Comprar todas esas miniaturas o pagar para que las hiciera expresamente un artesano tenía que ser un pasatiempo demasiado caro. Supuso que antes de convertirse en la casa de muñecas de una niña había sido la distracción de una mujer con mucho dinero.

Abrió el cajón del mueble sobre el que estaba colocada la casa y encontró una familia de muñecos de trapo con caras de porcelana, vestidos con trajes de hacía décadas. Una madre, un padre y dos hijos; o eso pensó por su atuendo, aunque a uno de ellos le faltaba la cabeza. ¿Dónde estarían las hijas?

Mientras quitaba el polvo al comedor, se quedó admirando la diminuta bandeja de plata con campana que había sobre la mesa. Llevada por la curiosidad, extendió la mano y levantó la tapa. Allí, en la fuente, estaba la cabeza del hijo que faltaba, con el pelo de hilo negro y el relleno sobresaliendo del cuello.

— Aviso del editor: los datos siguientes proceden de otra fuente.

--- src/rtl/ifu_fetch_ctrl.sv ---
// Fetch controller: owns the fetch PC, issues one 8-byte-aligned request at a time
// and hands instruction pairs to decode, buffering one pair across stalls.
module ifu_fetch_ctrl #(
    parameter logic [31:0] RESET_PC = 32'hbfc00000
) (
    input  logic        clk,
    input  logic        rst,
    input  logic [31:0] next_pc,
    input  logic        redirect,
    input  logic        stall,
    output logic [31:0] pc,
    output logic        inst_req,
    output logic [31:0] inst_addr,
    input  logic        inst_addr_ok,
    input  logic        inst_data_ok,
    input  logic [63:0] inst_rdata,
    output logic        inst_rdata_1_ok,
    output logic        inst_rdata_2_ok,
    output logic [31:0] f_pc,
    output logic [31:0] f_inst_1,
    output logic [31:0] f_inst_2,
    output logic        fetch_adel
);

    typedef enum logic [2:0] {IDLE, REQ, WAIT, DISCARD, HOLD} state_t;

    state_t      state;
    logic        drop;
    logic [31:0] req_addr;
    logic        req_pc2;
    logic [63:0] hold_data;

    // NOTE: req_addr, req_pc2 and hold_data are not reset; the state machine
    // never reads them until they have been written after leaving IDLE.
    always_ff @(posedge clk) begin
        if (rst) begin
            pc         <= RESET_PC;
            state      <= IDLE;
            drop       <= 1'b0;
            fetch_adel <= 1'b0;
        end else begin
            // NOTE: non-blocking assignments keep every register update in this
            // block based on the pre-edge values, independent of statement order.
            pc <= next_pc;

            if (redirect)
                fetch_adel <= 1'b0;
            else if (state == IDLE && pc[1:0] != 2'b00)
                fetch_adel <= 1'b1;

            case (state)
                IDLE: begin
                    if (pc[1:0] == 2'b00 && !stall && !redirect) begin
                        req_addr <= pc;
                        req_pc2  <= ~pc[2];
                        state    <= REQ;
                    end
                end
                REQ: begin
                    // The request stays up once raised; a redirect only marks its response stale.
                    if (redirect)
                        drop <= 1'b1;
                    if (inst_addr_ok)
                        state <= (drop || redirect) ? DISCARD : WAIT;
                end
                WAIT: begin
                    if (inst_data_ok) begin
                        if (redirect || drop) begin
                            drop  <= 1'b0;
                            state <= IDLE;
                        end else if (stall) begin
                            hold_data <= inst_rdata;
                            state     <= HOLD;
                        end else begin
                            state <= IDLE;
                        end
                    end else if (redirect) begin
                        drop <= 1'b1;
                    end
                end
                DISCARD: begin
                    if (inst_data_ok) begin
                        drop  <= 1'b0;
                        state <= IDLE;
                    end
                end
                HOLD: begin
                    if (redirect || !stall)
                        state <= IDLE;
                end
                default: state <= IDLE;
            endcase
        end
    end

    logic        deliver;
    logic [63:0] fetch_data;

    // A redirect always suppresses delivery so next_pc never advances past a taken target.
    always_comb begin
        deliver    = 1'b0;
        fetch_data = inst_rdata;
        if (state == WAIT)
            deliver = inst_data_ok && !redirect && !stall && !drop;
        else if (state == HOLD) begin
            deliver    = !redirect && !stall;
            fetch_data = hold_data;
        end
    end

    assign inst_req        = (state == REQ);
    assign inst_addr       = {req_addr[31:3], 3'b000};
    assign inst_rdata_1_ok = deliver;
    assign inst_rdata_2_ok = deliver && req_pc2;
    assign f_pc            = req_addr;
    assign f_inst_1        = req_addr[2] ? fetch_data[63:32] : fetch_data[31:0];
    assign f_inst_2        = fetch_data[63:32];

endmodule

Un escalofrío le recorrió todo el cuerpo. Seguro que se trataba de la travesura de algún pequeño bellaco. No pudo evitar imaginarse lo mucho que se habría enfadado su hermana, fuera quien fuese. Colocó la cabeza en el cajón, al lado del cuerpo, y se prometió que, en cuanto tuviera tiempo, lo arreglaría. Ahora, sin embargo, era hora de volver al trabajo.